What you have to do -> Find and copy every line in the records that includes the string "addressed".
____________________
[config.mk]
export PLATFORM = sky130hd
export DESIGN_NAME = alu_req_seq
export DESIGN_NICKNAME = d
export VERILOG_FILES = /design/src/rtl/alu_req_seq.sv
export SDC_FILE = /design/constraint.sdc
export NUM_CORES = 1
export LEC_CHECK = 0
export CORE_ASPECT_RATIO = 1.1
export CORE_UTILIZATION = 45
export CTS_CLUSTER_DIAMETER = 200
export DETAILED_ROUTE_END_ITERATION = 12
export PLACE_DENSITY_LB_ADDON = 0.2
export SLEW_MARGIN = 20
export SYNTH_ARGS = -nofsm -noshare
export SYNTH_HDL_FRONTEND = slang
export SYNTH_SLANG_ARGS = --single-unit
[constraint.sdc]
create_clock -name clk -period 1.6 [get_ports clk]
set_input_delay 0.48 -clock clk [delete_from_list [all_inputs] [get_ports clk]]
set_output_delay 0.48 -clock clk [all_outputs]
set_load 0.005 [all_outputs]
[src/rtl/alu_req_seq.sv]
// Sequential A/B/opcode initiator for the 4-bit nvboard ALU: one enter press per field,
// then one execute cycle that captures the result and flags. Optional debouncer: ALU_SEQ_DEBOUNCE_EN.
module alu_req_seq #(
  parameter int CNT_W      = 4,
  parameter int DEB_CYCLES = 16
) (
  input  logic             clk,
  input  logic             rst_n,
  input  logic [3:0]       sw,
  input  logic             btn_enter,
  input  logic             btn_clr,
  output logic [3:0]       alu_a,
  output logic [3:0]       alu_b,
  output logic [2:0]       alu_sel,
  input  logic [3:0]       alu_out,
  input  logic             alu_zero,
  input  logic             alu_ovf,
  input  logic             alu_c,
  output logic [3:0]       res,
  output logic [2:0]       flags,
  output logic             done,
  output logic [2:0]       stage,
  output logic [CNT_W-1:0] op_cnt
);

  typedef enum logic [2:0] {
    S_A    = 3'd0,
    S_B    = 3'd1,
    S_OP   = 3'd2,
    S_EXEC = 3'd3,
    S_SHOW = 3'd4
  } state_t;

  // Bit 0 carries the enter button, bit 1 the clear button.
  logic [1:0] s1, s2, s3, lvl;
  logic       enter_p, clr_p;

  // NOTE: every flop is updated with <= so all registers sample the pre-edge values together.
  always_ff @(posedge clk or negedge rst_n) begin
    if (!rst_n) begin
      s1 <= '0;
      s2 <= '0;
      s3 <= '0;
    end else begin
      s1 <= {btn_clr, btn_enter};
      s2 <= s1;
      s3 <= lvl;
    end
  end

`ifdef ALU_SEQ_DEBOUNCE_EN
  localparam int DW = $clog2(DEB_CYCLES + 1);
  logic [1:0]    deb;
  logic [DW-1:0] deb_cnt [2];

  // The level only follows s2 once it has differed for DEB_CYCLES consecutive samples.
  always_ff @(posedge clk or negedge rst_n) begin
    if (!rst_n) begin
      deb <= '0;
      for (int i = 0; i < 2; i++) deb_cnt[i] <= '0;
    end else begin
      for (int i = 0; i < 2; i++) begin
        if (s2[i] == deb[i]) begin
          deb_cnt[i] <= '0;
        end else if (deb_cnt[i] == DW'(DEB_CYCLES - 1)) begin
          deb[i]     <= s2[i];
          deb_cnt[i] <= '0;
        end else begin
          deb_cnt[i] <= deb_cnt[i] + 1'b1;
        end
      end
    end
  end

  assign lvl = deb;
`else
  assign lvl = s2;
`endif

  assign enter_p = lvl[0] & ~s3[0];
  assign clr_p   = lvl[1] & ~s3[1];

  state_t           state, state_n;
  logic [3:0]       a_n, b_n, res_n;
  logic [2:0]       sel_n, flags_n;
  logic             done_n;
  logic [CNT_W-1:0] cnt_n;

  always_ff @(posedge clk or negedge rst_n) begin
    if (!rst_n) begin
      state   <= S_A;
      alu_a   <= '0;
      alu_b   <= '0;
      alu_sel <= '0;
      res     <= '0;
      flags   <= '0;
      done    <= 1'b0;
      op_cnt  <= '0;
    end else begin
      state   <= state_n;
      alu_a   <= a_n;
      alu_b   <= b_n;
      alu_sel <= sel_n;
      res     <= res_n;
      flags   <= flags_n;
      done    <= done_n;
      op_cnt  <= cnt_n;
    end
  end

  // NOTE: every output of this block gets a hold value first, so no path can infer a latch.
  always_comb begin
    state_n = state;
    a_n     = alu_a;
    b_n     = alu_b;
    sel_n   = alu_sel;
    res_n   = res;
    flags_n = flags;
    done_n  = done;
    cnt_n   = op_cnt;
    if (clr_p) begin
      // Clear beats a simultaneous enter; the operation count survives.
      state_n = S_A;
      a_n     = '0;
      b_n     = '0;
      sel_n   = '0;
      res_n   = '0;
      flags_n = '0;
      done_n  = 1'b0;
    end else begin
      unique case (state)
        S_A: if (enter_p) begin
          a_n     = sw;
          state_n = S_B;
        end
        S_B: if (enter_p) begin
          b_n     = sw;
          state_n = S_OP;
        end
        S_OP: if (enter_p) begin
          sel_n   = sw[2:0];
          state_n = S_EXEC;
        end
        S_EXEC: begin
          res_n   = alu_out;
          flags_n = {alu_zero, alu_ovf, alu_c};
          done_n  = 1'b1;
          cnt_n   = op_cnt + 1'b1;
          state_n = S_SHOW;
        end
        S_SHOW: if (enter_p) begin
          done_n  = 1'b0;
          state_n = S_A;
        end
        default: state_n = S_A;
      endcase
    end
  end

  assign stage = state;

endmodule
____________________
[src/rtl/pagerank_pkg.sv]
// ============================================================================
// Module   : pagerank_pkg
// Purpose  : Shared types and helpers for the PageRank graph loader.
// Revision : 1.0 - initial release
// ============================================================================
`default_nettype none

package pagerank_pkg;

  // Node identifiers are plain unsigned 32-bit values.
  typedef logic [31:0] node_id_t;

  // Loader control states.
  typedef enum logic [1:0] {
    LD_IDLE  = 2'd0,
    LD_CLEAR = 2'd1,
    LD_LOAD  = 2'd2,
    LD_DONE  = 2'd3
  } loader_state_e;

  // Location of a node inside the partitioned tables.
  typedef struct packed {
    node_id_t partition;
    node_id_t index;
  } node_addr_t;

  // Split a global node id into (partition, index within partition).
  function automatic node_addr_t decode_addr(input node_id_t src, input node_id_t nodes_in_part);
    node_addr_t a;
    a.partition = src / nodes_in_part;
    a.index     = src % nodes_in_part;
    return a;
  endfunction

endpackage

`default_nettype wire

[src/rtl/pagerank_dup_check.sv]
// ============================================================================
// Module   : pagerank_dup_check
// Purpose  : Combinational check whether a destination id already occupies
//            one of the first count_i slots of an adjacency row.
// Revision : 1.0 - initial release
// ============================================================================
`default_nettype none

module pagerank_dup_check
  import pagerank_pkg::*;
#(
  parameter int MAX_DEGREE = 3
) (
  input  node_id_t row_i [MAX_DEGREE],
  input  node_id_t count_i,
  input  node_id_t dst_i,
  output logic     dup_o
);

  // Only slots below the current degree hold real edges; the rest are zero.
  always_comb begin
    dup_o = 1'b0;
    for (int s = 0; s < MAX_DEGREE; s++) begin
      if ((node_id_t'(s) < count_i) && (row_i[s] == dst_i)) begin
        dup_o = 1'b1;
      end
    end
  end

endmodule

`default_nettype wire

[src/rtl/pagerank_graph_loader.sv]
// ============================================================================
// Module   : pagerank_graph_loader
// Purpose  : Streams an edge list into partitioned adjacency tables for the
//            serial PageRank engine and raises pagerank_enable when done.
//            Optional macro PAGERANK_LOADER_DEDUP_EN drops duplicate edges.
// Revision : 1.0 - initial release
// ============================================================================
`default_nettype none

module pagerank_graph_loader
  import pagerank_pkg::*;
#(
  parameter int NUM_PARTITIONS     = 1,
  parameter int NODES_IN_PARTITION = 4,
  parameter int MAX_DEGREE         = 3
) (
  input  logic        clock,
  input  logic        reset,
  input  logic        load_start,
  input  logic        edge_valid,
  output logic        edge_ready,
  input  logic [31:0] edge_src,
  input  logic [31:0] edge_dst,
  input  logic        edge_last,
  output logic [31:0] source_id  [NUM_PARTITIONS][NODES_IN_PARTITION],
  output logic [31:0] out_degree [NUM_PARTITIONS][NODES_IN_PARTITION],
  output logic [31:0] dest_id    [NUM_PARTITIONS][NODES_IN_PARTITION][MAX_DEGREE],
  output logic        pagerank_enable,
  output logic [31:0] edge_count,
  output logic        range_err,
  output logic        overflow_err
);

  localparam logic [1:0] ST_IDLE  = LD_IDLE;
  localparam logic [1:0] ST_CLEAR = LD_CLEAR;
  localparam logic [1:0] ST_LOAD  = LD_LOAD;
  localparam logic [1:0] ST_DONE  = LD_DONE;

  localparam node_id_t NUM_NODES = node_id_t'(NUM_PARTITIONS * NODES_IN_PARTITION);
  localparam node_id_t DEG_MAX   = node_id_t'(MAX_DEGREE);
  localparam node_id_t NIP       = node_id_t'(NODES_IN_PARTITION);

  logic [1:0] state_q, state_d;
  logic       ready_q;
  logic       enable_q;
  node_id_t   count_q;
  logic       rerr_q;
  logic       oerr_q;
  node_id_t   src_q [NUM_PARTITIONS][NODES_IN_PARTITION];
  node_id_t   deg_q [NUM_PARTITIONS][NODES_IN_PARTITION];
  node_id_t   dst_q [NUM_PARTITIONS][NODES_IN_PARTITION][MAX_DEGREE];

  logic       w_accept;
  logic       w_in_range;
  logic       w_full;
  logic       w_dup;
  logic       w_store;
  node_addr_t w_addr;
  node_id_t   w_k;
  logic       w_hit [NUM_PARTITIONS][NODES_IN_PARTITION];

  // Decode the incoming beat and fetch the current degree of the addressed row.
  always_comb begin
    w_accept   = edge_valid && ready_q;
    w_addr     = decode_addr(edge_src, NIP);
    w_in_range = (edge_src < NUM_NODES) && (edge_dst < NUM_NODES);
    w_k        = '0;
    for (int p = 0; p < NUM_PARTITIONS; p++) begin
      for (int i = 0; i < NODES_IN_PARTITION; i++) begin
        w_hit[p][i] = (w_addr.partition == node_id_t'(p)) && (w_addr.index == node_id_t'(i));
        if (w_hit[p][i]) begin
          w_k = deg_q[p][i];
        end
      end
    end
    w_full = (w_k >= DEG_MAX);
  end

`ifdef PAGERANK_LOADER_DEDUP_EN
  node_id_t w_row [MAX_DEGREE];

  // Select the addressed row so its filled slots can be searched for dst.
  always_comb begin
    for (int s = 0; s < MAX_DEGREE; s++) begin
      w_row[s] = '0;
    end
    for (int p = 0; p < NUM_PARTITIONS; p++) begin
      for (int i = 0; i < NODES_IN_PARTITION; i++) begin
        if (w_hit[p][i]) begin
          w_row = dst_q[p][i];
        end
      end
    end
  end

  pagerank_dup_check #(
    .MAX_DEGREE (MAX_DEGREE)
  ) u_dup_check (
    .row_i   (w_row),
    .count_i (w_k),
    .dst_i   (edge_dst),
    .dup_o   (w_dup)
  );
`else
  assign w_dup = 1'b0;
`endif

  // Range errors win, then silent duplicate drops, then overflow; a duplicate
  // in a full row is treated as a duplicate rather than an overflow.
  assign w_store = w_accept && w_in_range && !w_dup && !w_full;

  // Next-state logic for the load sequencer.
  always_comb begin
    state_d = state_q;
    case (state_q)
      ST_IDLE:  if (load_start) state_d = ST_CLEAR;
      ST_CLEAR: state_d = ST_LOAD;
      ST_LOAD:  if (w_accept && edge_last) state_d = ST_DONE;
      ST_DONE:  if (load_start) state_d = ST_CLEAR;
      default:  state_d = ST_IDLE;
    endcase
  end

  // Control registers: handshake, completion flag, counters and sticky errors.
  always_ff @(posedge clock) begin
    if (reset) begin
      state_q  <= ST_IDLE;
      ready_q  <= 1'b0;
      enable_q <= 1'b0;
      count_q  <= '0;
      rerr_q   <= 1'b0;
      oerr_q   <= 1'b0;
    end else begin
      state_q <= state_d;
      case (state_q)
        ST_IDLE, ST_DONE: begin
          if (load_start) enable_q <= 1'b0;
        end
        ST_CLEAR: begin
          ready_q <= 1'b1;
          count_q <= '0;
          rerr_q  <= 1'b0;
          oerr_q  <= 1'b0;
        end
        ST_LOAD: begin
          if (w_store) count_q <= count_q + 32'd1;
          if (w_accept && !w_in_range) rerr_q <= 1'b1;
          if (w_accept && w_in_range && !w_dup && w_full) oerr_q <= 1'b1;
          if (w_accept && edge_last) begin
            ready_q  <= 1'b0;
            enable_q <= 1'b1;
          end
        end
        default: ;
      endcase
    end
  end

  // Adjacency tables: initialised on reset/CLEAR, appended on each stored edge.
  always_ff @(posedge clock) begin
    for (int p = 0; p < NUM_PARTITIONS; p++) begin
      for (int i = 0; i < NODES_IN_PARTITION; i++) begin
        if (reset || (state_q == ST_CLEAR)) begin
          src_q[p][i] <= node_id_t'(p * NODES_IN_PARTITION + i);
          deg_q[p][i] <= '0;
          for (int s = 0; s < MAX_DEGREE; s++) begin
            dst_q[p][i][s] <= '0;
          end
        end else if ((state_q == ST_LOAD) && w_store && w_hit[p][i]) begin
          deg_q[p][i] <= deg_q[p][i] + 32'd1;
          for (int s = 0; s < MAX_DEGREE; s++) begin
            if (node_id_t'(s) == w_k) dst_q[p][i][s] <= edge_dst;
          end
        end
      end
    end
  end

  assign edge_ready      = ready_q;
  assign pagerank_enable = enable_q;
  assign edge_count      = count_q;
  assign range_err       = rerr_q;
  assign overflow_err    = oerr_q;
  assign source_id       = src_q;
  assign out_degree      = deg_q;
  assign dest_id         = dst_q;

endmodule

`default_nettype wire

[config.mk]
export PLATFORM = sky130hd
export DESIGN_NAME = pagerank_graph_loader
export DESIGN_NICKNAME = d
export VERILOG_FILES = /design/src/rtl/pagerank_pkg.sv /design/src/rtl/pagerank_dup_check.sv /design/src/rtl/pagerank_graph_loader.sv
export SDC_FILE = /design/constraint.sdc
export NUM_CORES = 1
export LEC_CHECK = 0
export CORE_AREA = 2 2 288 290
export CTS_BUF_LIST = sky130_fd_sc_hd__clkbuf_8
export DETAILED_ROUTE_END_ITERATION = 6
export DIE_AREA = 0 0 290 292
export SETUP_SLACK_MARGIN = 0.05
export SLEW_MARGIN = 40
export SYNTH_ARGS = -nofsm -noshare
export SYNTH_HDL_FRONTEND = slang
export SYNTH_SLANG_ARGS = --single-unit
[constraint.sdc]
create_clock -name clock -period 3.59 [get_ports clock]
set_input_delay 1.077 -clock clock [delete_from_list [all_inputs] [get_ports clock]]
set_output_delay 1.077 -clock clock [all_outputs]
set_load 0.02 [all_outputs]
____________________
Result below ->
  // Decode the incoming beat and fetch the current degree of the addressed row.
  // Select the addressed row so its filled slots can be searched for dst.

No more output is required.